Thursday, December 18, 2008



UT: Burglary goes bad when homeowner shoots back : "Officers have arrested a man they say tried to break into a home and then traded shots with the homeowner in the middle of the street. . `They were kicking in the door, and the man was inside with his family,' Ogden Police Lt. Scott Sangberg said Tuesday. `He went to the door with his 9 mm (handgun). Then the guy realized that the place wasn't vacant and started to leave.' As he was leaving, police said one of the would-be burglars fired a gun at the homeowner. `The owner took a shot at him,' Sangberg said. The homeowner gave police a description of the men and the green Dodge Intrepid they fled in. Police recognized it from an attempted burglary case they dealt with the week before and went to the suspect's home, where he was arrested."


GA: Packing heat" "In a settlement filed in District Court on Dec. 4, the Richmond County Sheriff's Office admitted violating an Augusta man's Fourth Amendment rights by seizing and holding his firearm .. `Simply put, a police officer needs reasonable suspicion of a crime before he can detain someone, and merely possessing a handgun is not reasonable suspicion of a crime,' says Ed Stone, president of the gun rights group georgiacarry.org and co-counsel for Mead. `In this case, the encounter went beyond merely detaining Zachary Mead for having a handgun; the deputy in this case actually seized the handgun and took it with him.'"

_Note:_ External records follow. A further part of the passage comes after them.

Background: an optimization exercise with open tools, aiming at small area, a short achievable clock period and few clock cycles. Do not read the settings as production practice. RTL that was checked went through simulation tests only; none was proved equivalent to the original.

## page_codec
module page_codec (
    input  wire         clk,
    input  wire         rst,         
    input  wire         in_valid,
    output wire         in_ready,
    input  wire [23:0]  in_word,
    output reg          w_valid,
    output reg  [17:0]  w_data,
    output reg  [2:0]   w_status,
    output reg          pg_done,
    output wire [287:0] pg_check,    
    output wire [287:0] pg_syn,      
    output reg          pg_nz,       
    output wire [7:0]   pg_uncorr    
);
    localparam NCHK = 32;
    function [8:0] gf_mul(input [8:0] a, input [8:0] b);
        integer k;
        reg [8:0] acc, sh;
        begin
            acc = 9'd0;
            sh  = a;
            for (k = 0; k < 9; k = k + 1) begin
                if (b[k])
                    acc = acc ^ sh;
                sh = {sh[7:0], 1'b0} ^ (sh[8] ? 9'h011 : 9'h000);
            end
            gf_mul = acc;
        end
    endfunction
    function [8:0] gen_coef(input integer i);
        case (i)
             1: gen_coef = 9'h197;  2: gen_coef = 9'h02D;  3: gen_coef = 9'h008;  4: gen_coef = 9'h186;
             5: gen_coef = 9'h0DB;  6: gen_coef = 9'h1B0;  7: gen_coef = 9'h085;  8: gen_coef = 9'h143;
             9: gen_coef = 9'h19E; 10: gen_coef = 9'h1E8; 11: gen_coef = 9'h067; 12: gen_coef = 9'h0A8;
            13: gen_coef = 9'h03D; 14: gen_coef = 9'h1BD; 15: gen_coef = 9'h063; 16: gen_coef = 9'h193;
            17: gen_coef = 9'h0BA; 18: gen_coef = 9'h01C; 19: gen_coef = 9'h130; 20: gen_coef = 9'h1C9;
            21: gen_coef = 9'h1C6; 22: gen_coef = 9'h146; 23: gen_coef = 9'h09A; 24: gen_coef = 9'h036;
            25: gen_coef = 9'h1C4; 26: gen_coef = 9'h0DF; 27: gen_coef = 9'h179; 28: gen_coef = 9'h0A7;
            29: gen_coef = 9'h05E; 30: gen_coef = 9'h04B; 31: gen_coef = 9'h0BC; 32: gen_coef = 9'h04E;
            default: gen_coef = 9'h000;
        endcase
    endfunction
  ...
export LEC_CHECK = 0
export ABC_CLOCK_PERIOD_IN_PS = 3000
export CAP_MARGIN = 20
export CORE_MARGIN = 2
export CORE_UTILIZATION = 40
export PLACE_DENSITY = 0.6
export SETUP_SLACK_MARGIN = 5
export SLEW_MARGIN = 20
create_clock -name core_clock -period 10.0 [get_ports {clk}]
standard.sh (not shown) runs the stock make flow with config.mk's settings and CLKGATE_MAP_FILE= SYNTH_SCRIPT=/design/flow/synth_recipe.tcl, a recipe that flattens the netlist after the stock synthesis.
==> flow/flow/run.sh <==
#!/bin/bash
# Standard ORFS layout, with every port buffered by a small, fast buffer
# (sky130_fd_sc_hd__buf_1) instead of the resizer's default choice.
set -euo pipefail
export BUFFER_PORTS_ARGS="-buffer_cell sky130_fd_sc_hd__buf_1"
bash standard.sh > standard_flow.log 2>&1
The first run finished with timing, DRC and antenna clean.
This is an optimization exercise on Yosys and OpenROAD, whose aim is small area, a short achievable clock period and few clock cycles, not a production implementation.
The RTL was checked by simulation tests, not by an equivalence proof against the original design.

Design dsl_cmac, start of the top module:
module dsl_cmac (
    input  wire         clk,
    input  wire         rst_n,         
    input  wire         key_load,
    input  wire [127:0] key,
    input  wire         in_valid,
    output wire         in_ready,
    input  wire [31:0]  in_data,
    input  wire         in_last,
    input  wire [1:0]   in_nbytes,     
    output reg          tag_valid,
    output wire [127:0] tag
);
clock: 10.0 ns
lec_check: 0
cap_margin: 20
core_margin: 2
core_utilization: 40
cts_buf_list: sky130_fd_sc_hd__clkbuf_8 sky130_fd_sc_hd__clkbuf_16
cts_cluster_diameter: 100
cts_cluster_size: 20
place_density: 0.6
setup_slack_margin: 5
slew_margin: 20
synth_hierarchical: 1
synth_minimum_keep_size: 0
standard.sh (not shown) runs the stock make flow with config.mk's settings and CLKGATE_MAP_FILE= SYNTH_SCRIPT=/design/flow/synth_recipe.tcl, a recipe that flattens the netlist after the stock synthesis.
==> flow/flow/run.sh <==
#!/bin/bash
set -eu -o pipefail
SETUP_MARGIN=${SETUP_MARGIN:-5.0}
bash standard.sh synth > synth.log 2>&1
bash standard.sh "BUFFER_PORTS_ARGS=-buffer_cell sky130_fd_sc_hd__buf_1" \
  "SETUP_SLACK_MARGIN=$SETUP_MARGIN" finish > layout.log 2>&1
The starting point completed without violations.
Testbench counts at the start, summed over its fixed seeds: cycles 77,494.
Next try:
==> flow/flow/run.sh (replaced) <==
#!/bin/bash
set -eu -o pipefail
SETUP_MARGIN=${SETUP_MARGIN:-5.08}
bash standard.sh synth > synth.log 2>&1
bash standard.sh "BUFFER_PORTS_ARGS=-buffer_cell sky130_fd_sc_hd__buf_1" \
  "SETUP_SLACK_MARGIN=$SETUP_MARGIN" finish > layout.log 2>&1
Settings changed: PLACE_DENSITY 0.6 to 0.55.
After rerunning: Register-to-register slack gets better by 0.06 ns. Synthesized cell count is unchanged. Die area is unchanged.


## amber
Starting RTL as in the previous note.
Design dsl_cmac, start of the top module:
module dsl_cmac (
    input  wire         clk,
    input  wire         rst_n,         
    input  wire         key_load,
    input  wire [127:0] key,
    input  wire         in_valid,
    output wire         in_ready,
    input  wire [31:0]  in_data,
    input  wire         in_last,
    input  wire [1:0]   in_nbytes,     
    output reg          tag_valid,
    output wire [127:0] tag
);
==> flow/config.mk <==
export PLATFORM = sky130hd
export DESIGN_NAME = dsl_cmac
export DESIGN_NICKNAME = dsl_cmac
export VERILOG_FILES = /design/flow/design.v
export SDC_FILE = /design/flow/constraint.sdc
export NUM_CORES = 8
export LEC_CHECK = 0
export CAP_MARGIN = 20
export CORE_MARGIN = 2
export CORE_UTILIZATION = 35
export CTS_BUF_LIST = sky130_fd_sc_hd__clkbuf_8 sky130_fd_sc_hd__clkbuf_16
export CTS_CLUSTER_DIAMETER = 100
export CTS_CLUSTER_SIZE = 20
export PLACE_DENSITY = 0.5
export SETUP_SLACK_MARGIN = 5
export SLEW_MARGIN = 20
export SYNTH_HIERARCHICAL = 1
export SYNTH_MINIMUM_KEEP_SIZE = 0
==> flow/constraint.sdc <==
create_clock -name core_clock -period 10.0 [get_ports {clk}]
set_input_delay 2.0000 -clock core_clock [delete_from_list [all_inputs] [get_ports {clk}]]
set_output_delay 2.0000 -clock core_clock [all_outputs]
set_load 0.01 [all_outputs]
==> flow/flow/run.sh <==
#!/bin/bash
set -eu -o pipefail
SETUP_MARGIN=${SETUP_MARGIN:-5.0}
bash standard.sh synth > synth.log 2>&1
bash standard.sh "BUFFER_PORTS_ARGS=-buffer_cell sky130_fd_sc_hd__buf_1" \
  "SETUP_SLACK_MARGIN=$SETUP_MARGIN" finish > layout.log 2>&1
amber | status: complete | timing, DRC, antenna: pass
Testbench counts of amber, summed over its fixed seeds: cycles 77,494.
diff inputs: amber => harbor
- SETUP_SLACK_MARGIN: 5 -> 5.0
- PLACE_DENSITY: 0.5 -> 0.6
- CORE_UTILIZATION: 35 -> 40
==> flow/flow/run.sh <==
#!/bin/bash
set -eu -o pipefail
bash standard.sh synth > synth.log 2>&1
bash standard.sh "BUFFER_PORTS_ARGS=-buffer_cell sky130_fd_sc_hd__buf_1" finish > layout.log 2>&1
### Flow results
- From amber to harbor the numbers moved as follows: final worst-path cycle share fell by 0.60 points; count of clock buffers in the final design decreased 2; iteration count of the initial detailed-routing pass now sits higher; die width moved down.
- Measured against each other, amber and harbor differ in die area, the lower figure coming from harbor.
### harbor -> sierra
- PLACE_DENSITY now 0.55, was 0.6
- CTS_CLUSTER_SIZE now 16, was 20
- CTS_CLUSTER_DIAMETER now 80, was 100
- SETUP_SLACK_MARGIN now 5, was 5.0
==> flow/flow/run.sh <==
#!/bin/bash
set -eu -o pipefail
SETUP_MARGIN=${SETUP_MARGIN:-5.0}
bash standard.sh synth > synth.log 2>&1
bash standard.sh "BUFFER_PORTS_ARGS=-buffer_cell sky130_fd_sc_hd__buf_1" \
  "SETUP_SLACK_MARGIN=$SETUP_MARGIN" finish > layout.log 2>&1
## What came out
The final layout from sierra, which completed every stage, passed the timing, DRC and antenna checks at the end of the flow. Summary of sierra over harbor: mean number of vias per cell decreased by 2.3% relative to the old numbers; total via count after detailed routing decreased by 1.9% relative to the old numbers; multi-input combinational cell count closely matched the old numbers; met2 wirelength from detailed routing increased by 3.9 mm relative to the old numbers.
### sierra -> lagoon
- a change of SETUP_SLACK_MARGIN from 5 to 4.2
- a change of CTS_CLUSTER_SIZE from 16 to 20
- a change of CTS_CLUSTER_DIAMETER from 80 to 100
==> flow/flow/run.sh <==
#!/bin/bash
set -eu -o pipefail
ARGS="BUFFER_PORTS_ARGS=-buffer_cell sky130_fd_sc_hd__buf_1"
R=orfs/results/${FLOW_PLATFORM}/dsl_cmac/base
bash standard.sh synth > synth.log 2>&1
bash standard.sh "$ARGS" 3_3_place_gp > place_gp.log 2>&1
cp $R/3_3_place_gp.odb $R/3_3_place_gp_orig.odb
ODB_IN=$R/3_3_place_gp_orig.odb ODB_OUT=$R/3_3_place_gp.odb \
  openroad -no_init -exit flow/move_obuf.tcl > move_obuf.log 2>&1
touch $R/3_3_place_gp.odb
bash standard.sh "$ARGS" finish > layout.log 2>&1
==> flow/flow/move_obuf.tcl (new file) <==
# After global placement: move each output port's buffer next to the cell that
# drives it, so that the long wire to the pin hangs on the buffer's output
# rather than on the driving register's. Detailed placement legalizes them.
read_db $::env(ODB_IN)
set block [ord::get_db_block]
set moved 0
foreach inst [$block getInsts] {
  if {![string match "output*" [$inst getName]]} { continue }
  set m [$inst getMaster]
  if {![string match "*buf*" [$m getName]]} { continue }
  set in_net ""
  foreach it [$inst getITerms] {
    if {[$it isInputSignal]} { set in_net [$it getNet] }
  }
  if {$in_net eq "" || $in_net eq "NULL"} { continue }
  set drv ""
  foreach it [$in_net getITerms] {
    if {[$it isOutputSignal]} { set drv [$it getInst] }
  }
  if {$drv eq ""} { continue }
  set loc [$drv getLocation]
  $inst setLocation [lindex $loc 0] [lindex $loc 1]
  $inst setPlacementStatus PLACED
  incr moved
}
puts "moved $moved output buffers"
write_db $::env(ODB_OUT)
- sierra did not stop at any stage, and its layout met the timing, DRC and antenna checks.
- The flow did not stop early for lagoon: all stages ran, and the layout cleared the timing, DRC and antenna checks.
- From sierra to lagoon the numbers moved as follows: total met2 wirelength after detailed routing held, global router's overall resource usage increased 0.94 points, met1 routing resource usage after global routing fell by 0.41 points.

==> re-timing with driven ports <==
The flow's constraints put no driver on any port. The routed layouts listed below were extracted and timed again, unchanged, in two steps. Step 1 sets driving cells, clkbuf_16 on the clock port and buf_2 on the other inputs (assumed; they add their load-dependent delay and slew). Step 2 adds t to the input delays and takes it off the output delays; t is the mean of the earliest and latest rising clock arrival at the registers after step 1. Input paths then give back, and output paths get back, about the clock's delay inside the block. a / b / c = no drivers / after step 1 / after step 2; a / b = the first two.
run	t, ns	setup slack, ns	hold WS [ns]	worst setup path after step 2	worst data-port slew with drivers (ns)
the first run of note 1	0.713	5.089 / 5.089 / 4.526	0.464 / 0.464 / 0.464	input to register	0.24
the second run of note 1	0.716	5.146 / 5.146 / 4.499	0.447 / 0.447 / 0.447	input to register	0.10
amber	0.770	5.030 / 5.030 / 4.428	0.422 / 0.422 / 0.422	input to register	0.14
harbor	0.713	5.089 / 5.089 / 4.526	0.464 / 0.464 / 0.464	input to register	0.24
sierra	0.736	5.092 / 5.092 / 4.514	0.452 / 0.452 / 0.452	input to register	0.10
lagoon	0.724	4.374 / 4.374 / 4.374	0.447 / 0.447 / 0.447	register to register	0.10
After both steps setup and hold are still met in every run listed. For the second run of note 1, which loses most, drivers alone change the setup slack by 0.000 ns; drivers and shift together by -0.647 ns.
Context: an optimization exercise on an open-source flow, tuned for small area, a short achievable clock period and few clock cycles. The choices shown serve that exercise and are no tape-out recipe.
No run shown here included a check of the RTL's function; only the layout flow was run.

--- design.v ---
module aes_sbox (
    input  wire [7:0] a,
    output wire [7:0] y
);
    wire U0 = a[7], U1 = a[6], U2 = a[5], U3 = a[4];
    wire U4 = a[3], U5 = a[2], U6 = a[1], U7 = a[0];
    wire T1, T2, T3, T4, T5, T6, T7, T8, T9, T10, T11, T12;
    wire T13, T14, T15, T16, T17, T18, T19, T20, T21, T22, T23, T24;
    wire T25, T26, T27, M1, M2, M3, M4, M5, M6, M7, M8, M9;
    wire M10, M11, M12, M13, M14, M15, M16, M17, M18, M19, M20, M21;
    wire M22, M23, M24, M25, M26, M27, M28, M29, M30, M31, M32, M33;
    wire M34, M35, M36, M37, M38, M39, M40, M41, M42, M43, M44, M45;
    wire M46, M47, M48, M49, M50, M51, M52, M53, M54, M55, M56, M57;
    wire M58, M59, M60, M61, M62, M63, L0, L1, L2, L3, L4, L5;
    wire L6, L7, L8, L9, L10, L11, L12, L13, L14, L15, L16, L17;
    wire L18, L19, L20, L21, L22, L23, L24, L25, L26, L27, L28, L29;
    sbg_xor2 g_T1 (.a(U0), .b(U3), .y(T1));
    sbg_xor2 g_T2 (.a(U0), .b(U5), .y(T2));
    sbg_xor2 g_T3 (.a(U0), .b(U6), .y(T3));
    sbg_xor2 g_T4 (.a(U3), .b(U5), .y(T4));
    sbg_xor2 g_T5 (.a(U4), .b(U6), .y(T5));
    sbg_xor2 g_T6 (.a(T1), .b(T5), .y(T6));
    sbg_xor2 g_T7 (.a(U1), .b(U2), .y(T7));
    sbg_xor2 g_T8 (.a(U7), .b(T6), .y(T8));
    sbg_xor2 g_T9 (.a(U7), .b(T7), .y(T9));
    sbg_xor2 g_T10 (.a(T6), .b(T7), .y(T10));
    sbg_xor2 g_T11 (.a(U1), .b(U5), .y(T11));
    sbg_xor2 g_T12 (.a(U2), .b(U5), .y(T12));
    sbg_xor2 g_T13 (.a(T3), .b(T4), .y(T13));
    sbg_xor2 g_T14 (.a(T6), .b(T11), .y(T14));
    sbg_xor2 g_T15 (.a(T5), .b(T11), .y(T15));
    sbg_xor2 g_T16 (.a(T5), .b(T12), .y(T16));
    sbg_xor2 g_T17 (.a(T9), .b(T16), .y(T17));
    sbg_xor2 g_T18 (.a(U3), .b(U7), .y(T18));
    sbg_xor2 g_T19 (.a(T7), .b(T18), .y(T19));
    sbg_xor2 g_T20 (.a(T1), .b(T19), .y(T20));
    sbg_xor2 g_T21 (.a(U6), .b(U7), .y(T21));
    sbg_xor2 g_T22 (.a(T7), .b(T21), .y(T22));
    sbg_xor2 g_T23 (.a(T2), .b(T22), .y(T23));
    sbg_xor2 g_T24 (.a(T2), .b(T10), .y(T24));
    sbg_xor2 g_T25 (.a(T20), .b(T17), .y(T25));
    sbg_xor2 g_T26 (.a(T3), .b(T16), .y(T26));
    sbg_xor2 g_T27 (.a(T1), .b(T12), .y(T27));
    sbg_nand2 g_M1 (.a(T13), .b(T6), .y(M1));
    sbg_nand2 g_M2 (.a(T23), .b(T8), .y(M2));
    sbg_xnor2 g_M3 (.a(T14), .b(M1), .y(M3));
    sbg_nand2 g_M4 (.a(T19), .b(U7), .y(M4));
    sbg_xor2 g_M5 (.a(M4), .b(M1), .y(M5));
    sbg_nand2 g_M6 (.a(T3), .b(T16), .y(M6));
    sbg_nand2 g_M7 (.a(T22), .b(T9), .y(M7));
    sbg_xnor2 g_M8 (.a(T26), .b(M6), .y(M8));
    sbg_nand2 g_M9 (.a(T20), .b(T17), .y(M9));
    sbg_xor2 g_M10 (.a(M9), .b(M6), .y(M10));
    sbg_nand2 g_M11 (.a(T1), .b(T15), .y(M11));
    sbg_nand2 g_M12 (.a(T4), .b(T27), .y(M12));
    sbg_xor2 g_M13 (.a(M12), .b(M11), .y(M13));
    sbg_nand2 g_M14 (.a(T2), .b(T10), .y(M14));
    sbg_xor2 g_M15 (.a(M14), .b(M11), .y(M15));
    sbg_xnor2 g_M16 (.a(M3), .b(M2), .y(M16));
    sbg_xor2 g_M17 (.a(M5), .b(T24), .y(M17));
    sbg_xnor2 g_M18 (.a(M8), .b(M7), .y(M18));
    sbg_xor2 g_M19 (.a(M10), .b(M15), .y(M19));
    sbg_xor2 g_M20 (.a(M16), .b(M13), .y(M20));
    sbg_xor2 g_M21 (.a(M17), .b(M15), .y(M21));
    sbg_xor2 g_M22 (.a(M18), .b(M13), .y(M22));
    sbg_xor2 g_M23 (.a(M19), .b(T25), .y(M23));
    sbg_xor2 g_M24 (.a(M22), .b(M23), .y(M24));
    sbg_nand2 g_M25 (.a(M22), .b(M20), .y(M25));
    sbg_xnor2 g_M26 (.a(M21), .b(M25), .y(M26));
    sbg_xor2 g_M27 (.a(M20), .b(M21), .y(M27));
    sbg_xnor2 g_M28 (.a(M23), .b(M25), .y(M28));
    sbg_nand2 g_M29 (.a(M28), .b(M27), .y(M29));
    sbg_nand2 g_M30 (.a(M26), .b(M24), .y(M30));
    sbg_nand2 g_M31 (.a(M20), .b(M23), .y(M31));
    sbg_nand2b g_M32 (.an(M31), .b(M27), .y(M32));
    sbg_xnor2 g_M33 (.a(M27), .b(M25), .y(M33));
    sbg_nand2 g_M34 (.a(M21), .b(M22), .y(M34));
    sbg_nand2b g_M35 (.an(M34), .b(M24), .y(M35));
    sbg_xnor2 g_M36 (.a(M24), .b(M25), .y(M36));
    sbg_xnor2 g_M37 (.a(M21), .b(M29), .y(M37));
    sbg_xnor2 g_M38 (.a(M32), .b(M33), .y(M38));
    sbg_xnor2 g_M39 (.a(M23), .b(M30), .y(M39));
    sbg_xnor2 g_M40 (.a(M35), .b(M36), .y(M40));
    sbg_xor2 g_M41 (.a(M38), .b(M40), .y(M41));
    sbg_xor2 g_M42 (.a(M37), .b(M39), .y(M42));
    sbg_xor2 g_M43 (.a(M37), .b(M38), .y(M43));
    sbg_xor2 g_M44 (.a(M39), .b(M40), .y(M44));
    sbg_xor2 g_M45 (.a(M42), .b(M41), .y(M45));
    sbg_nand2 g_M46 (.a(M44), .b(T6), .y(M46));
    sbg_nand2 g_M47 (.a(M40), .b(T8), .y(M47));
    sbg_nand2 g_M48 (.a(M39), .b(U7), .y(M48));
    sbg_nand2 g_M49 (.a(M43), .b(T16), .y(M49));
    sbg_nand2 g_M50 (.a(M38), .b(T9), .y(M50));
    sbg_nand2 g_M51 (.a(M37), .b(T17), .y(M51));
    sbg_nand2 g_M52 (.a(M42), .b(T15), .y(M52));
    sbg_nand2 g_M53 (.a(M45), .b(T27), .y(M53));
    sbg_nand2 g_M54 (.a(M41), .b(T10), .y(M54));
    sbg_nand2 g_M55 (.a(M44), .b(T13), .y(M55));
    sbg_nand2 g_M56 (.a(M40), .b(T23), .y(M56));
    sbg_nand2 g_M57 (.a(M39), .b(T19), .y(M57));
    sbg_nand2 g_M58 (.a(M43), .b(T3), .y(M58));
    sbg_nand2 g_M59 (.a(M38), .b(T22), .y(M59));
    sbg_nand2 g_M60 (.a(M37), .b(T20), .y(M60));
    sbg_nand2 g_M61 (.a(M42), .b(T1), .y(M61));
    sbg_nand2 g_M62 (.a(M45), .b(T4), .y(M62));
    sbg_nand2 g_M63 (.a(M41), .b(T2), .y(M63));
    sbg_xor2 g_L0 (.a(M61), .b(M62), .y(L0));
    sbg_xor2 g_L1 (.a(M50), .b(M56), .y(L1));
    sbg_xor2 g_L2 (.a(M46), .b(M48), .y(L2));
    sbg_xor2 g_L3 (.a(M47), .b(M55), .y(L3));
    sbg_xor2 g_L4 (.a(M54), .b(M58), .y(L4));
    sbg_xor2 g_L5 (.a(M49), .b(M61), .y(L5));
    sbg_xnor2 g_L6 (.a(M62), .b(L5), .y(L6));
    sbg_xnor2 g_L7 (.a(M46), .b(L3), .y(L7));
    sbg_xor2 g_L8 (.a(M51), .b(M59), .y(L8));
    sbg_xor2 g_L9 (.a(M52), .b(M53), .y(L9));
    sbg_xnor2 g_L10 (.a(M53), .b(L4), .y(L10));
    sbg_xnor2 g_L11 (.a(M60), .b(L2), .y(L11));
    sbg_xor2 g_L12 (.a(M48), .b(M51), .y(L12));
    sbg_xnor2 g_L13 (.a(M50), .b(L0), .y(L13));
    sbg_xor2 g_L14 (.a(M52), .b(M61), .y(L14));
    sbg_xnor2 g_L15 (.a(M55), .b(L1), .y(L15));
    sbg_xnor2 g_L16 (.a(M56), .b(L0), .y(L16));
    sbg_xnor2 g_L17 (.a(M57), .b(L1), .y(L17));
    sbg_xnor2 g_L18 (.a(M58), .b(L8), .y(L18));
    sbg_xnor2 g_L19 (.a(M63), .b(L4), .y(L19));
    sbg_xor2 g_L20 (.a(L0), .b(L1), .y(L20));
    sbg_xor2 g_L21 (.a(L1), .b(L7), .y(L21));
    sbg_xor2 g_L22 (.a(L3), .b(L12), .y(L22));
    sbg_xor2 g_L23 (.a(L18), .b(L2), .y(L23));
    sbg_xor2 g_L24 (.a(L15), .b(L9), .y(L24));
    sbg_xor2 g_L25 (.a(L6), .b(L10), .y(L25));
    sbg_xor2 g_L26 (.a(L7), .b(L9), .y(L26));
    sbg_xor2 g_L27 (.a(L8), .b(L10), .y(L27));
    sbg_xor2 g_L28 (.a(L11), .b(L14), .y(L28));
    sbg_xor2 g_L29 (.a(L11), .b(L17), .y(L29));
    sbg_xor2 g_y7 (.a(L6), .b(L24), .y(y[7]));
    sbg_xnor2 g_y6 (.a(L16), .b(L26), .y(y[6]));
    sbg_xnor2 g_y5 (.a(L19), .b(L28), .y(y[5]));
    sbg_xor2 g_y4 (.a(L6), .b(L21), .y(y[4]));
    sbg_xor2 g_y3 (.a(L20), .b(L22), .y(y[3]));
    sbg_xor2 g_y2 (.a(L25), .b(L29), .y(y[2]));
    sbg_xnor2 g_y1 (.a(L13), .b(L27), .y(y[1]));
    sbg_xnor2 g_y0 (.a(L6), .b(L23), .y(y[0]));
endmodule
module sbg_xor2 (input wire a, input wire b, output wire y);
    assign y = a ^ b;
endmodule
module sbg_xnor2 (input wire a, input wire b, output wire y);
    assign y = ~(a ^ b);
endmodule
module sbg_nand2 (input wire a, input wire b, output wire y);
    assign y = ~(a & b);
endmodule
module sbg_nand2b (input wire an, input wire b, output wire y);
    assign y = ~(~an & b);
endmodule
This design comes from an exercise in tuning for small area, a short achievable clock period and few clock cycles on the open sky130 flow, not from production work. Function was checked by simulation only, so behaviour that the tests miss may differ from the original. Power is estimated from default activity; no workload was simulated.

==> inputs of v18 <==
// ce_alu
module ce_alu (
    input  wire        clk,
    input  wire        rst,         
    input  wire        in_valid,
    output wire        in_ready,
    input  wire [7:0]  op,
    input  wire [1:0]  sz,          
    input  wire [31:0] a,           
    input  wire [31:0] b,           
    input  wire [31:0] c,           
    input  wire [4:0]  flags_in,    
    output reg         out_valid,
    output reg  [31:0] result,
    output wire [4:0]  flags_out,
    output reg         wr_d,
    output reg  [1:0]  exc          
);
clock: 10.0 ns
lec_check: 0
abc_area: 1
cap_margin: 20
core_margin: 2
core_utilization: 35
setup_slack_margin: 5
slew_margin: 20
tns_end_percent: 0
run.sh (not shown) runs the stock make flow with config.mk's settings and CLKGATE_MAP_FILE= SYNTH_SCRIPT=/design/flow/synth_recipe.tcl, a recipe that flattens the netlist after the stock synthesis.
==> v29: changes against v18 <==
==> flow/flow/run.sh (new file) <==
#!/bin/bash
set -euo pipefail
bash standard.sh SETUP_SLACK_MARGIN=7 finish > standard.log 2>&1
==> flow/standard.sh (new file) <==
#!/bin/bash
# synth_recipe.tcl (not shown) runs the flow's synth.tcl, then flattens the netlist and writes it again
# the make line also repeats each setting of config.mk as NAME=value (left out here)
make -C /OpenROAD-flow-scripts/flow DESIGN_CONFIG=/design/flow/config.mk WORK_HOME=/design/flow/orfs CLKGATE_MAP_FILE= SYNTH_SCRIPT=/design/flow/synth_recipe.tcl "${@:-finish}"
removed: flow/run.sh
==> run notes <==
| quantity | v29 | v18 |
|---|---|---|
| Post-layout power | 5.66 mW | 5.31 mW |
| Peak ir drop on the vdd network | 0.164 mV | 0.152 mV |
| Status | no timing/DRC/antenna violations | no timing/DRC/antenna violations |
| Met2 WL | 87500 um | 83500 um |
| Met1 Resource Use GR | 0.631 | 0.641 |
| Max Clock Skew | 0.0288 ns | 0.0393 ns |
| Worst Tran Pin Value | 1.28 ns | 1.33 ns |
| Number of diodes added for antenna fixing | 17 | 9 |
| Worst hold slack | 0.475 ns | 0.467 ns |
| Share of final-layout standard cells stronger than drive strength 1 | 0.149 | 0.118 |
| Clock insertion delay at the later pin of the skew report | 0.57 ns | 0.58 ns |
| Instance area at placement | 31700 um2 | 31600 um2 |
| Critical Path End | result[20] | result[24] |
| GR Layer Usage met2 | 0.709 | 0.669 |
| Combinational group share of total power | 0.657 | 0.636 |
| Multi-input gate share of total cell area | 0.611 | 0.614 |
| Post-route cell area | 35800 um2 | 34600 um2 |
| Via-to-Cell Ratio | 6.89 | 6.83 |
| Power per unit of standard cell area | 158 nW/um2 | 153 nW/um2 |
| Flip-flop and latch area | 5330 um2 | 5330 um2 |
Testbench counts of v18, summed over its fixed seeds: cycles 5,894.
Testbench counts of v29, summed over its fixed seeds: cycles 5,894.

The life and death cost of gun control: "Banning guns is in the news. India practically bans guns, but that didn't stop the horrific Muslim terrorist attacks this last week. A football player concerned for his safety violates New York City's tough gun control regulations by carrying a concealed handgun, and people call for everything from banning NFL players from carrying guns to demanding that the athlete serve many years in jail. Where is the sympathy or debate in either case over letting people defend themselves? Given that the terrorists smuggled their machine guns in with them, would anyone argue that India's extremely strict gun licensing and artificially high prices for guns helped prevent the terrorist attacks? In fact, the reverse is more likely the case."


"If it's a firearm, we're taking it": "So here we all are, on the verge of more `reasonable regulation' that will strip us all of liberty and the right to property - legislation that us Three Percenters will disobey at the point of a firearm. The Emma-Gees (machine gun collectors), the Fudds and the Prags should understand at least this. The bell tolls for thee as much as for me. If you want to keep your property and your liberty you'd better be digging your foxhole along the line that we Three Percenters have marked out. Because if we lose, so do you. If we're forcibly disarmed, so will you be. And after that, you're just so much meat to be ordered about by tyrannical butchers."